As is typical in my life, time has a way of getting away from me. Days became months. Books were read, chores done, vacations taken, a few stitches pulled. The baby is a toddler just past his first birthday, and I’ve decided it’s now or never. This will not be one more project for the pile of things never to be completed! The sewing machine mistakes are gone and I’m working steadily to attach the binding. Maybe half way around, sections hemmed both blue side and green, I begin to calculate when I’ll be ready to actually send it his way… when I reluctantly admit the binding is twisted. Not everywhere but in more than a spot or two. Twisted, puckered, not lying flat. Call it what you will, it’s wrong. Done badly. Sloppy work by someone who knows better.

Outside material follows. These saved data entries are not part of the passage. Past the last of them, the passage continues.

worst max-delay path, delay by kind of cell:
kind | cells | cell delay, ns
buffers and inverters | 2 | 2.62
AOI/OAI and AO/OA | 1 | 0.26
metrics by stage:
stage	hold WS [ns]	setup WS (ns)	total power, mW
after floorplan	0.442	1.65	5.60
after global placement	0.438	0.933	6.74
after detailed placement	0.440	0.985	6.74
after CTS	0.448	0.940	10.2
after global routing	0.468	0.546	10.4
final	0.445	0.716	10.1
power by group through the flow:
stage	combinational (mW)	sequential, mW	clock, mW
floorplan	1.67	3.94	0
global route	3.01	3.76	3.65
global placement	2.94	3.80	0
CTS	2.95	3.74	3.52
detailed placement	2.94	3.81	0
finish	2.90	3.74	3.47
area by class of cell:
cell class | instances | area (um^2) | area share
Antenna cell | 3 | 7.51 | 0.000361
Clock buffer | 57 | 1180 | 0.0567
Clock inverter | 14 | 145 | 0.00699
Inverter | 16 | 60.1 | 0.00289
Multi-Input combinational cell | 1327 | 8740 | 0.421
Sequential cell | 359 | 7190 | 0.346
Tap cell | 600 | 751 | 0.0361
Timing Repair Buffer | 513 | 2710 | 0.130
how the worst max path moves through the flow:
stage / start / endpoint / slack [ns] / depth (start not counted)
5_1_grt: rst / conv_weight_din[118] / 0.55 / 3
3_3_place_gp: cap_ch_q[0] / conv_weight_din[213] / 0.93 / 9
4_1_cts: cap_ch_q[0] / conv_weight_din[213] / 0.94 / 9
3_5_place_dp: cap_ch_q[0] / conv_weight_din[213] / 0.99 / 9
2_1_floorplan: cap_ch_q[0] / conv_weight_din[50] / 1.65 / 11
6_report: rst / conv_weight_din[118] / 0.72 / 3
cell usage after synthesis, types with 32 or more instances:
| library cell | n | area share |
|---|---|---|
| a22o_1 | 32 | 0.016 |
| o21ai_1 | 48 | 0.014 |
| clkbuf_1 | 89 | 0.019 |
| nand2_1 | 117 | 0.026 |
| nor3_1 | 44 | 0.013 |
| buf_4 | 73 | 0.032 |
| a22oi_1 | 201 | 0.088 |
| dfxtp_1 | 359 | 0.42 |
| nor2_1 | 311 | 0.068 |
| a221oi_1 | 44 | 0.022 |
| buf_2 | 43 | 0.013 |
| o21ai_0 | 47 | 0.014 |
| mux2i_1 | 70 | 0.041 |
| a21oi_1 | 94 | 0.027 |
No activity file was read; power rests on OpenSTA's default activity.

So now what? I can follow my inclination, set it aside in frustration and pretend I’ll get back to it someday; knowing it’s more likely to find its way into a box of projects past. I can keep going, see if I can get the rest of it to lie flat and pretend no one will notice. I suppose I could try to make it all pucker and pretend it was meant to be that way, but I don’t think I’m that good, and it may already be too late (I really do believe a little is behaving). And yes, sigh, groan, wince, I suppose I could rip it out, try again and work at it until I get it right. Like I was taught. Anything worth doing is worth doing right, right? Ugh.

What do I want to teach Garth? That Grandma Alice loves him so much that she is determined to get this homemade present to him, regardless the condition – or that he’s special enough that she’s willing to do her very best for him?  I have a hunch that that observant, ever watchful little brain of his has already figured out I won’t always be on time; but I want him to know that I’ll come through. But with what? Quality and care? Sloppy and marginal? Perfectionism and compulsiveness? It’s a continuum, and both of us will have to find the balancing point, something like doing our best and tending to detail, while knowing when its good enough and letting it go.

As for the blanket, I can do better; hopefully I can also get it done.

16 February 2013

2 comments

    • kim on January 1, 2014 at 7:32 pm

    Its perfectly stitched with love! He loves it and until reading this none of us has noticed its imperfections. And the lesson, if they’re noticed at all, I’d that we’re all human, not perfect, and sometimes our best is late and full of character!

  1. I’ll sew for you – and him – anytime! Thanks.